Ingredients

   
10g kombu (dried kelp)
20g katsuobushi (bonito flakes)
1000g water

Steps

  1. Combine kombu and water in a pot. Soak at least 30 minutes until kombu softens.

  2. Heat over very low heat. When small bubbles appear at the edges (just before boiling), remove kombu.

  3. Bring to a brief boil, then turn off heat. Add bonito flakes. Let steep undisturbed for about 30 seconds until flakes are saturated and begin to sink.

  4. Strain through a fine-mesh sieve lined with cheesecloth or a paper towel. Do not squeeze the bonito — let it drain naturally.

Notes

  • The ratio is 1% kombu and 2% bonito by weight of water. Scale freely.
  • Do not boil the kombu — it releases slime and bitterness.
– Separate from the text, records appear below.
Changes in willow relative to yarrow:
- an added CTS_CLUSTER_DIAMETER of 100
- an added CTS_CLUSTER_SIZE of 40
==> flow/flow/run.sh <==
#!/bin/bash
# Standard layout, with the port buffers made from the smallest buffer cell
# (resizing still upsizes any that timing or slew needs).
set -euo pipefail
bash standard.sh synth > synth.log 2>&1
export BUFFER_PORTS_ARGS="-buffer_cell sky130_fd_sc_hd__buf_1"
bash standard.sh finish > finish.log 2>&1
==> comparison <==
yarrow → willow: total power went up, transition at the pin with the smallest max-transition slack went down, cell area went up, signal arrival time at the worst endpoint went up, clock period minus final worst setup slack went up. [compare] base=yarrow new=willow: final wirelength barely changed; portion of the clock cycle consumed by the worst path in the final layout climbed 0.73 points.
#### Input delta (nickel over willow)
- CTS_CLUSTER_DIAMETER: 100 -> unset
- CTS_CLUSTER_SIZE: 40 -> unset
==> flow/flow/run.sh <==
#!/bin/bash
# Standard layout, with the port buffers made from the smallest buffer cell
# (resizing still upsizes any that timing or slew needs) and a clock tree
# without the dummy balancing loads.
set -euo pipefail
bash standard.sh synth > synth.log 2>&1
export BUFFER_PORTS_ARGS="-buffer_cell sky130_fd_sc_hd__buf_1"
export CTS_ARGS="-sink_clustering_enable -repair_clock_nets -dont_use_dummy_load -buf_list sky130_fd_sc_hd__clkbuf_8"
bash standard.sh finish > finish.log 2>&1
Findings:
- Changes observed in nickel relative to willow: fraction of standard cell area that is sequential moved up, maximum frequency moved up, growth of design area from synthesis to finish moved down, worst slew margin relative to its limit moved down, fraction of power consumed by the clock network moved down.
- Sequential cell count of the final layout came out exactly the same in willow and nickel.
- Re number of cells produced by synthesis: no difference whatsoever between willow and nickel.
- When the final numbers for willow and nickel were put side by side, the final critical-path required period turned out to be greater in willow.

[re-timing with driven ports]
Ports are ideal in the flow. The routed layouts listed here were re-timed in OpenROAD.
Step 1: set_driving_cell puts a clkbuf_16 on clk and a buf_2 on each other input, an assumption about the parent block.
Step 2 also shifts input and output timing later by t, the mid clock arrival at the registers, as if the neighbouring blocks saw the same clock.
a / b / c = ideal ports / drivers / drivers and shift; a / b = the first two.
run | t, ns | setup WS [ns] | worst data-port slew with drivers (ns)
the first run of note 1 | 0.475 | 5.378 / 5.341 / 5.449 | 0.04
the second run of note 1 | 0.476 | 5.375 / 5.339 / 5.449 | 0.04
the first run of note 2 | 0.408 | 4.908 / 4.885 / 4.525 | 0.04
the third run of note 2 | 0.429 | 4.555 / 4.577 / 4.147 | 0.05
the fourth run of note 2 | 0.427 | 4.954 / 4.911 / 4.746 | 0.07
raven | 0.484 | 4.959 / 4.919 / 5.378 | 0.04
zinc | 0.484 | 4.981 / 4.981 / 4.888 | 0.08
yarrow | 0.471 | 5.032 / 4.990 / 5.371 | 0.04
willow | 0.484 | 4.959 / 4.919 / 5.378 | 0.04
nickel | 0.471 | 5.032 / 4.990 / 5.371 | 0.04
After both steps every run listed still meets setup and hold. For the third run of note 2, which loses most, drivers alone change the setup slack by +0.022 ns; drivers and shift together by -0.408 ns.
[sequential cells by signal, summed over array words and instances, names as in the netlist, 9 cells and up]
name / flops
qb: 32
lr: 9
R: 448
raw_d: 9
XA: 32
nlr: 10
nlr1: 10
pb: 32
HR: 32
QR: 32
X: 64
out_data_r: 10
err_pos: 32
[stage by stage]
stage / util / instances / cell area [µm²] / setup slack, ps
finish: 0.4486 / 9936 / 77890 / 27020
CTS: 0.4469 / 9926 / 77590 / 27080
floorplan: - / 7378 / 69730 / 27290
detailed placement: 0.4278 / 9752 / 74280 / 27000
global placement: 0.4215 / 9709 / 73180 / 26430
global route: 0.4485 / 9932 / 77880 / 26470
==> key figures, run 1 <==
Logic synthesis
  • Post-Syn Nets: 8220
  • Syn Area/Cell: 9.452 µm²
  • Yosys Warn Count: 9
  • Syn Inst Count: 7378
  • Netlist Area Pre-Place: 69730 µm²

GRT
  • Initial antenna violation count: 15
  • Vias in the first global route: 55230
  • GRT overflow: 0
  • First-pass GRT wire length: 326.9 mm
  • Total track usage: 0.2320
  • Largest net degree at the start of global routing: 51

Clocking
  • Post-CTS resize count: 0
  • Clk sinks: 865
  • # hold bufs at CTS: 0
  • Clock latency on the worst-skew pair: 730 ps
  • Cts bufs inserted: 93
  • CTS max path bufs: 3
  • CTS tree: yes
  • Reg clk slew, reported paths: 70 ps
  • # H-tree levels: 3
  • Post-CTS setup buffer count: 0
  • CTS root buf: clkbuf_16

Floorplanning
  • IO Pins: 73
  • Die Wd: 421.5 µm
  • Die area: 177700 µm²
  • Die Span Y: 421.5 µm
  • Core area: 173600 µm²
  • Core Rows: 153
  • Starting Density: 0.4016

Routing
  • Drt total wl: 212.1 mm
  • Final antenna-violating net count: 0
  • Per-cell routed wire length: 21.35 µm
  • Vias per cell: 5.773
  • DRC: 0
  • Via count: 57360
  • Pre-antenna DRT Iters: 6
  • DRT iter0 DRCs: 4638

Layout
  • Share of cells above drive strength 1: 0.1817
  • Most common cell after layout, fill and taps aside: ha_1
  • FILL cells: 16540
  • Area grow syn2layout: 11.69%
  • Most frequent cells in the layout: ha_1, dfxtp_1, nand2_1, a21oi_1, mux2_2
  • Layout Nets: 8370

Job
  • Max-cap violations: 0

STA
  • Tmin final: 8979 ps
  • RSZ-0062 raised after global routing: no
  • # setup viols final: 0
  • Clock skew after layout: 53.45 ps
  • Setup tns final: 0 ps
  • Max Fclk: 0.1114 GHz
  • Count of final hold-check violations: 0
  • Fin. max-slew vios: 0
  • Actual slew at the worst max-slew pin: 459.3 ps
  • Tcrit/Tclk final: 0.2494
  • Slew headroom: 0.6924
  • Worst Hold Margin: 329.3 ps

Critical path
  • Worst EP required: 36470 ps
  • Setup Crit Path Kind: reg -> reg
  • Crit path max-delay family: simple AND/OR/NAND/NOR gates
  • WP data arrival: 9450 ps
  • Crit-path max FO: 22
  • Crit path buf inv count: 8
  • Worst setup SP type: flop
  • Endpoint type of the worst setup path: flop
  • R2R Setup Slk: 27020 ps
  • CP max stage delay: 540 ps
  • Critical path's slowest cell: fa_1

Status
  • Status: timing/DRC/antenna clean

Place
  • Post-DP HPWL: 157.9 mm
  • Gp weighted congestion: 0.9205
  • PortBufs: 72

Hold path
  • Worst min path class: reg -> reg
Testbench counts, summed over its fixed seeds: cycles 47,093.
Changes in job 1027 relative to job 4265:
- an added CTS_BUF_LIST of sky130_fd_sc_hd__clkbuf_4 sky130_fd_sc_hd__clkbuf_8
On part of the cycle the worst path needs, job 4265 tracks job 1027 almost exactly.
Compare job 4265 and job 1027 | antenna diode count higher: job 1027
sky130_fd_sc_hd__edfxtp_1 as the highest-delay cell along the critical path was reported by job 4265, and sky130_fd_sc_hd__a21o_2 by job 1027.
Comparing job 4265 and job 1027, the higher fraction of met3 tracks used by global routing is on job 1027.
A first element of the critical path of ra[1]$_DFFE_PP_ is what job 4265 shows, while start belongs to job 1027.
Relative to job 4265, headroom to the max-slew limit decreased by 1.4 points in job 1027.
This design comes from an exercise in tuning for small area, a short achievable clock period and few clock cycles per item on the open sky130 flow, not from production work. Function was checked by simulation only, so behaviour that the tests miss may differ from the original.

==> flow/design.v (outline; a module is shown in full before it is edited, if it fits) <==
// module wt_adder: 42 lines
// module wt_add: 42 lines
// module wt_prod: 22 lines
// module wt_mulc: 814 lines
// module wt_front: 73 lines
// module wt_norm: 16 lines
// module wt_sine: 122 lines
// module wt_qrom: 135 lines
// module wt_drom: 134 lines
module wt_sine (
  input             clk,
  input             rst,
  input             in_valid,
  output            in_ready,
  input      [1:0]  in_op,
  input      [31:0] in_a,
  input      [31:0] in_b,
  output reg        out_valid,
  input             out_ready,
  output reg [31:0] out_data,
  output reg [1:0]  out_fault
);
  // ...
==> flow/run.sh <==
#!/bin/bash
# synth_recipe.tcl (not shown) runs the flow's synth.tcl, then flattens the netlist and writes it again
# the make line also repeats each setting of config.mk as NAME=value (left out here)
make -C /OpenROAD-flow-scripts/flow DESIGN_CONFIG=/design/flow/config.mk WORK_HOME=/design/flow/orfs CLKGATE_MAP_FILE= SYNTH_SCRIPT=/design/flow/synth_recipe.tcl finish
==> flow/config.mk <==
export PLATFORM = sky130hd
export DESIGN_NAME = wt_sine
export DESIGN_NICKNAME = wt_sine
export VERILOG_FILES = /design/flow/design.v
export SDC_FILE = /design/flow/constraint.sdc
export NUM_CORES = 4
export LEC_CHECK = 0
export ABC_AREA = 1
export CAP_MARGIN = 20
export CORE_MARGIN = 2
export CORE_UTILIZATION = 40
export PLACE_DENSITY = 0.55
export SLEW_MARGIN = 20
export SYNTH_MEMORY_MAX_BITS = 65536
==> flow/constraint.sdc <==
create_clock -name core_clock -period 100.0 [get_ports {clk}]
set_input_delay 20.0000 -clock core_clock [delete_from_list [all_inputs] [get_ports {clk}]]
set_output_delay 20.0000 -clock core_clock [all_outputs]
set_load 0.01 [all_outputs]
==> impl_metrics.ini, run 1 <==
[clock_tree]
clock_sinks = 236
clkTransAtPathRegs_ps = 70
cts_setup_buffers = 0

[finish]
drive_gt1_frac = 0.0505
clkCellAreaFrac = 0.0214
buf_share = 0.0425

[yosys]
seq_area_frac_synth = 0.170
syn_area_sq_mm = 0.0393
synth_xor_area_frac = 0.0820
ys_types = 76
synth_common_cells = nand2_1 (1,190), inv_1 (773), nand3_1 (424)

[worst_setup_path]
crit_required_ps = 80000
cp-start-kind = register
crit_buf_inv = 1
r2r_start = j2[7]$_DFFE_PN_

[timing]
rsz0062_at_grt = no
worst_pin_slew_ps = 1230
fin_ws_ps = 78530
finalSetupViolations = 0

[route]
drt-wirelength-per-cell_microns = 22.6
wl_microns = 155000
antenna_left = 0
wl_met1_microns = 66800
wl_met2_microns = 68000
drt-initial-drc-count = 4054

[run_status]
status = complete, no violations

[place]
placedCellCount = 6806
Testbench counts, summed over its fixed seeds: cycles 32,032, items 32,000.
Context: an optimization exercise on an open-source flow, tuned for small area. The choices shown serve that exercise and are no tape-out recipe. The RTL was checked by simulation tests, not by an equivalence proof against the original design. The clock input has no modelled driver; a real chip could not lean on it and would need a root buffer or a full tree. Power figures rest on the tool's default switching activity, not on a simulated workload.

== the previous run ==
// mdu_rx_engine
module mdu_rx_engine (
    input  wire        clk,
    input  wire        rst,           
    input  wire        t_valid,
    input  wire [31:0] t_us,
    output wire        t_ready,
    input  wire [2:0]  rate,          
    input  wire        selected,      
    input  wire        q_pop,         
    output reg         q_full,        
    output reg         rx_active,
    output reg         frame_start,   
    output reg         byte_valid,    
    output wire [7:0]  byte_data,
    output reg         pkt_done,      
    output wire        pkt_queued,
    output wire        pkt_nack,
    output wire        pkt_ack,
    output reg         ack_pulse,     
    output wire [31:0] ack_dur
);
==> flow/config.mk <==
export PLATFORM = sky130hd
export DESIGN_NAME = mdu_rx_engine
export DESIGN_NICKNAME = mdu_rx_engine
export VERILOG_FILES = /design/flow/design.v
export SDC_FILE = /design/flow/constraint.sdc
export NUM_CORES = 4
export LEC_CHECK = 0
export CAP_MARGIN = 20
export CORE_MARGIN = 2
export CORE_UTILIZATION = 40
export PLACE_DENSITY = 0.6
export SLEW_MARGIN = 20
==> flow/constraint.sdc <==
create_clock -name core_clock -period 10.0 [get_ports {clk}]
set_input_delay 2.0000 -clock core_clock [delete_from_list [all_inputs] [get_ports {clk}]]
set_output_delay 2.0000 -clock core_clock [all_outputs]
set_load 0.01 [all_outputs]
standard.sh (not shown) runs the stock make flow with config.mk's settings and CLKGATE_MAP_FILE= SYNTH_SCRIPT=/design/flow/synth_recipe.tcl, a recipe that flattens the netlist after the stock synthesis.
==> flow/flow/run.sh <==
#!/bin/bash
# Layout flow: the standard flow (standard.sh) with these changes.
#  1. After the standard synthesis, its combinational logic is re-mapped for
#     area by flow/ropt.sh; the registers stay as synthesis made them.
#  2. The port buffers that placement inserts use the smallest buffer cell,
#     and power recovery after global routing downsizes non-critical cells.
#  3. The clock tree is four clkbuf_8, one per quarter of the flip-flops,
#     built by flow/clock_tree.tcl as the cts step's PRE_CTS hook.
#  4. The constant outputs share one tie cell (no tie fanout repair).
# Each tool's output goes to a log file in this folder.
set -euo pipefail
R=orfs/results/$FLOW_PLATFORM/mdu_rx_engine/base
ARGS=("BUFFER_PORTS_ARGS=-buffer_cell sky130_fd_sc_hd__buf_1" "RECOVER_POWER=100"
      "PRE_CTS_TCL=$(pwd)/flow/clock_tree.tcl"
      "SKIP_REPAIR_TIE_FANOUT=1")
bash standard.sh "${ARGS[@]}" synth > log_standard_synth.txt 2>&1
cp $R/1_2_yosys.v std_1_2_yosys.v
bash flow/ropt.sh std_1_2_yosys.v ropt_1_2_yosys.v > log_ropt.txt 2>&1
cp ropt_1_2_yosys.v $R/1_2_yosys.v
touch $R/1_2_yosys.v
bash standard.sh "${ARGS[@]}" finish > log_standard_finish.txt 2>&1
==> flow/flow/ropt.sh <==
#!/bin/bash
# Re-map the combinational logic of the standard synthesis netlist for area.
# The flip-flop instances (and so their names and cell types) are kept as they are.
# ABC's deepsyn (time-limited) runs with sixteen seeds (25..40), four at a time, and the smallest
# result is kept; if all fail, a fixed ABC script is used.
# usage: ropt.sh in.v out.v
set -uo pipefail
LIB=$FLOW_HOME/platforms/$FLOW_PLATFORM/lib/sky130_fd_sc_hd__tt_025C_1v80.lib
HERE=$(cd "$(dirname "$0")" && pwd)
DU=$(sed 's/^/-dont_use /' "$HERE/dontuse.txt" | tr '\n' ' ')
DST=${ROPT_T:-150}
S2='strash;dc2;dch,-f;map,-a;mfs2;strash;dc2;&get,-n;&st;&dch,-f;&nf,-R,1000;&put;strash;dc2;&get,-n;&st;&dch,-f;&nf,-R,1000;&put'
run() {
cat > ropt_$3.ys <<EOF
read_liberty -ignore_miss_func $LIB
blackbox sky130_fd_sc_hd__dfxtp_1
read_verilog $1
hierarchy -top $FLOW_TOP
flatten
opt_clean -purge
abc -liberty $LIB $DU -script +$4
opt_clean -purge
hilomap -singleton -hicell sky130_fd_sc_hd__conb_1 HI -locell sky130_fd_sc_hd__conb_1 LO
splitnets
opt_clean -purge
insbuf -buf sky130_fd_sc_hd__buf_4 A X
opt_clean -purge
autoname
read_liberty -lib $LIB
hierarchy -top $FLOW_TOP
check -assert
tee -o ropt_stat_$3.txt stat -liberty $LIB
write_verilog -noattr -noexpr -nohex -nodec $2
EOF
timeout 900 yosys -s ropt_$3.ys > log_ropt_$3.txt 2>&1
}
SEEDS="$(seq -s " " 25 40)"
n=0
for s in $SEEDS; do
  run "$1" ropt_ds$s.v ds$s "&get,-n;&deepsyn,-S,$s,-T,$DST;&put;strash;&get,-n;&st;&dch,-f;&nf,-R,1000;&put" &
  n=$((n+1))
  if [ $((n % 4)) -eq 0 ]; then wait; fi
done
wait
best=""; barea=""
for s in $SEEDS; do
  a=$(grep -s 'Chip area' ropt_stat_ds$s.txt | awk '{print $NF}')
  if [ -n "$a" ] && [ -s ropt_ds$s.v ]; then
    echo "ropt: seed $s area $a"
    if [ -z "$barea" ] || awk "BEGIN{exit !($a < $barea)}"; then best=$s; barea=$a; fi
  fi
done
if [ -n "$best" ]; then
  echo "ropt: deepsyn seed $best used"
  cp ropt_ds$best.v "$2"
else
  echo "ropt: deepsyn failed, using the fixed script"
  run "$1" "$2" fixed "$S2"
fi
Other scripts of this flow, unchanged in this note and not shown: flow/flow/clock_tree.tcl, flow/flow/dontuse.txt
The previous run closes out successfully: all stages finished, all timing, DRC and antenna checks passed.
This is an optimization exercise on Yosys and OpenROAD, whose aim is small area, a short achievable clock period and few clock cycles, not a production implementation.
Function was checked by simulation only, so behaviour that the tests miss may differ from the original.
Power is estimated from default activity; no workload was simulated.

## ice_rx
module ice_rx (
    input  wire        clk,
    input  wire        rst,
    input  wire        in_valid,
    input  wire [7:0]  in_data,
    output wire        in_ready,
    output reg         bit_valid,
    output reg         bit_data,
    output wire        pay_valid,
    output wire [7:0]  pay_data,
    output reg         res_valid,
    output wire [1:0]  res_tag,
    output wire [3:0]  res_code,
    output wire [16:0] res_count,
    output wire [7:0]  res_f0,
    output wire [7:0]  res_f1,
    output wire [7:0]  res_f2,
    output wire [7:0]  res_f3,
    output wire [7:0]  res_f4,
    output wire [7:0]  res_decl
);
    localparam [1:0] TAG_UNREC = 2'd0, TAG_GOC = 2'd1, TAG_EIN = 2'd2, TAG_MBUS = 2'd3;
    localparam [1:0] P_IDLE = 2'd0, P_LEN_HI = 2'd1, P_LEN_LO = 2'd2, P_BODY = 2'd3;
    function [15:0] crc16_byte;
        input [15:0] c;
        input [7:0]  b;
        integer i;
        reg [15:0] x;
        begin
            x = c ^ {b, 8'h00};
            for (i = 0; i < 8; i = i + 1)
                x = x[15] ? ({x[14:0], 1'b0} ^ 16'h1021) : {x[14:0], 1'b0};
            crc16_byte = x;
        end
    endfunction
    assign in_ready = 1'b1;
    reg        v_q;
    reg [7:0]  d_q;
    reg        ws_q, wl_q, wst_q, wsp_q;    
    reg [1:0]  phase;
    reg [1:0]  chan;
    reg [15:0] r;            
    reg [16:0] c;            
    reg [7:0]  hdr0, hdr1, hdr2, hdr3, hdr4, decl;
    reg [15:0] ck;           
    reg [3:0]  code;         
    reg        last;         
    reg        pv;           
    reg        ng;           
    reg        eok;          
    reg        fst;          
    reg        hz;           
    reg        done;         
    assign res_tag   = chan;
    assign res_code  = code;
    assign res_count = c;
    assign res_f0    = hdr0;
    assign res_f1    = hdr1;
    assign res_f2    = hdr2;
    assign res_f3    = hdr3;
    assign res_f4    = hdr4;
    assign res_decl  = decl;
    assign pay_data  = d_q;
    wire is_goc  = (chan == TAG_GOC);
    wire is_ein  = (chan == TAG_EIN);
    wire is_mbus = (chan == TAG_MBUS);
    wire r_hi0   = (r[15:2] == 14'd0);
    wire r_is2   = r_hi0 & (r[1:0] == 2'd2);
    wire u       = &c[16:3];
    wire [2:0] cl = c[2:0];
    assign pay_valid = v_q & pv;
  ...
For scale: roughly 660 cells after synthesis, about 7000 um2 of cells after synthesis.
clock: 6.5 ns
lec_check: 0
cap_margin: 20
core_margin: 2
core_utilization: 60
place_density: 0.7
setup_slack_margin: 4.2
slew_margin: 20
standard.sh (not shown) runs the stock make flow with config.mk's settings and CLKGATE_MAP_FILE= SYNTH_SCRIPT=/design/flow/synth_recipe.tcl, a recipe that flattens the netlist after the stock synthesis.
==> flow/flow/run.sh <==
#!/bin/bash
set -euo pipefail
bash standard.sh \
  "BUFFER_PORTS_ARGS=-buffer_cell sky130_fd_sc_hd__buf_1" \
  "MATCH_CELL_FOOTPRINT=0" \
  "CTS_ARGS=-sink_clustering_enable -repair_clock_nets -dont_use_dummy_load -sink_clustering_size 30 -sink_clustering_max_diameter 60 -buf_list sky130_fd_sc_hd__clkbuf_8" \
  finish > standard.log 2>&1
The first run finished clean.
Testbench counts at the start, summed over its fixed seeds: cycles 66,736.
Next try:
--- a/flow/design.v
+++ b/flow/design.v
@@ -30,20 +30,22 @@
             x = c ^ {b, 8'h00};
             for (i = 0; i < 8; i = i + 1)
                 x = x[15] ? ({x[14:0], 1'b0} ^ 16'h1021) : {x[14:0], 1'b0};
             crc16_byte = x;
         end
     endfunction
     assign in_ready = 1'b1;
     reg        v_q;
     reg [7:0]  d_q;
     reg        ws_q, wl_q, wst_q, wsp_q;    
+    reg        z_q;                         
+    reg        g1_q;                        
     reg [1:0]  phase;
     reg [1:0]  chan;
     reg [15:0] r;            
     reg [16:0] c;            
     reg [7:0]  hdr0, hdr1, hdr2, hdr3, hdr4, decl;
     reg [15:0] ck;           
     reg [3:0]  code;         
     reg        last;         
     reg        pv;           
     reg        ng;           
@@ -100,44 +102,50 @@
         end else if (w_s | w_l) begin
             ev_bit = 1'b1;
         end else if (w_sp) begin
             ev_stop = 1'b1;
         end else begin
             ev_err = 1'b1; ev_code = 4'd8;
         end
     end
     wire        edge_byte = (r[1:0] == 2'd0);
     wire        word_end  = (r[1:0] == 2'd1);
-    wire        z_q       = (b == 8'd0);
-    wire        n_ng      = ng | (edge_byte & (b[7:1] != 7'd0));
+    wire        n_ng      = ng | (edge_byte & g1_q);
     wire        n_err     = err | (word_end & ev_err);
     wire        n_done    = done | (word_end & ev_stop);
     wire [16:0] c_inc    = c + 17'd1;
     wire [16:0] l_p3     = {1'b0, hdr2, hdr1[7:2], 2'b11};    
     wire [12:0] nbits    = c[13:1] - 13'd1;
     wire        len_diff = (c[16:8] != 9'd0) | (c[7:0] != decl);
     wire [7:0]  sum_n    = ck[15:8] + b;
     wire [15:0] crc_n    = crc16_byte(ck, b);
     wire        ck_bad   = (b != ck[15:8]) | (ck[7:0] != 8'd0);
     wire [15:0] len      = {r[15:8], b};
     wire        short_e  = (len[15:2] == 14'd0);
     wire        short_m  = (len[15:3] == 13'd0);
     always @(posedge clk) begin
         v_q   <= in_valid & ~rst;
         d_q   <= in_data;
         ws_q  <= (in_data >= 8'd6)  & (in_data <= 8'd14);
         wl_q  <= (in_data >= 8'd26) & (in_data <= 8'd34);
         wst_q <= (in_data >= 8'd56) & (in_data <= 8'd64);
         wsp_q <= (in_data >= 8'd86) & (in_data <= 8'd94);
+        z_q   <= (in_data == 8'd0);
+        g1_q  <= (in_data[7:1] != 7'd0);
     end
     always @(posedge clk) begin
-        begin
+        if (rst) begin
+            phase     <= P_IDLE;
+            pv        <= 1'b0;
+            res_valid <= 1'b0;
+            bit_valid <= 1'b0;
+        end else begin
             res_valid <= 1'b0;
             bit_valid <= 1'b0;
             if (v_q) begin
                 case (phase)
                 P_IDLE: begin
                     hdr0 <= b;
                     if (b == 8'h47 || b == 8'h45 || b == 8'h4D) begin
                         chan  <= (b == 8'h47) ? TAG_GOC : (b == 8'h45) ? TAG_EIN : TAG_MBUS;
                         phase <= P_LEN_HI;
                     end else begin
@@ -221,30 +229,30 @@
                                 chan <= TAG_UNREC;
                                 c    <= (hdr1[1:0] != 2'd0) ? c : l_p3;
                                 code <= 4'd0;
                             end else if (n_err) begin
                             end else if (!n_done) begin
                                 code <= 4'd9;
                             end else begin
                                 c    <= {4'd0, nbits};
                             end
                         end
+                        TAG_EIN: begin
+                            code <= 4'd0;
+                            if (ng)            code <= 4'd1;
+                            else if (len_diff) code <= 4'd2;
+                            else if (ck_bad)   code <= 4'd3;
+                        end
                         default: begin
                             code <= 4'd0;
                             if (ng)            code <= 4'd1;
                             else if (len_diff) code <= 4'd2;
                             else if (ck_bad)   code <= 4'd3;
                         end
                         endcase
                     end
                 end
                 endcase
             end
         end
-        if (rst) begin
-            phase     <= P_IDLE;
-            pv        <= 1'b0;
-            res_valid <= 1'b0;
-            bit_valid <= 1'b0;
-        end
     end
 endmodule
Effect:
- design area goes up by 4.9%
- synthesized cell count goes up by 3.5%
- non-clock buffer count goes up by 15
- power stays flat
- clock skew goes down by 0.0062 ns
- clock power goes down by about 1%
- register-to-register slack loses 0.24 ns
- clock-buffer cell count does not change
- maximum frequency goes down by 8.4%
- cell count goes up by 3.8%
- synthesized area goes up by 2.0%
- worst setup slack loses 0.23 ns
- utilization goes up by 2.9 points
- sequential power goes up by about 1%
Testbench counts after the change, summed over its fixed seeds: cycles 66,736.

## static timing again, ports no longer ideal
How much do the figures lean on ideal ports? The routed layouts below were timed once more, with nothing changed but the port constraints. Step 1, drivers: a clkbuf_16 drives clk and a buf_2 each remaining input, both assumed. Step 2 also shifts input and output timing later by t, the mid clock arrival at the registers, as if the neighbouring blocks saw the same clock. Slacks: no drivers / after step 1 / after step 2; pairs: no drivers / after step 1.
run | t, ns | setup WS [ns] | hold WS [ns] | worst register clock-pin slew, ns | pins driven straight from the clock port
the first run | 0.489 | 3.994 / 3.961 / 3.981 | 0.536 / 0.536 / 0.536 | 0.08 / 0.08 | 1
the second run | 0.473 | 3.763 / 3.763 / 3.739 | 0.498 / 0.498 / 0.498 | 0.08 / 0.08 | 1
After both steps setup and hold are still met in every run listed. The setup slack of the second run, which loses most, moves by 0.000 ns with the drivers and by -0.024 ns with both steps.
From an optimization exercise on the open Yosys and OpenROAD flow, aimed at small area, a short achievable clock period and few clock cycles per item; shortcuts taken in it are not production practice.
Only simulation tests tie the RTL to the original design; equivalence was not proved.
No activity file was given, so power comes from the tool's default toggle rates.

==> design.v <==
module bf16_classify (
    input  wire [15:0] a,
    output wire        e_zero,    
    output wire        e_max,     
    output wire        m_zero,    
    output wire [6:0]  nm,        
    output wire [2:0]  k,         
    output wire [9:0]  ee         
);
    wire [6:0] m = a[6:0];
    assign e_zero = (a[14:7] == 8'd0);
    assign e_max  = (a[14:7] == 8'd255);
    assign m_zero = (m == 7'd0);
    reg [2:0] kk;
    always @* begin
        casez (m)
            7'b1??????: kk = 3'd1;
            7'b01?????: kk = 3'd2;
            7'b001????: kk = 3'd3;
            7'b0001???: kk = 3'd4;
            7'b00001??: kk = 3'd5;
            7'b000001?: kk = 3'd6;
            default:    kk = 3'd7;
        endcase
    end
    assign k  = e_zero ? kk : 3'd0;
    wire [7:0] sh = {1'b0, m} << kk;
    assign nm = e_zero ? sh[6:0] : m;
    assign ee = e_zero ? 10'd1 - {7'd0, kk} : {2'b00, a[14:7]};
endmodule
Remove just before the water boils.
  • Do not squeeze the bonito flakes — squeezing extracts bitter compounds and clouds the dashi.
  • This is ichiban dashi (first brew) — the most refined, cleanest flavor. Use for clear soups, chawanmushi, and dishes where dashi is the star.
  • Save the used kombu and bonito. Add them to 800g fresh water, simmer 10 minutes, and strain for niban dashi (second brew) — weaker but good for miso soup and simmered dishes.
  • Keeps refrigerated 3 days, frozen 1 month.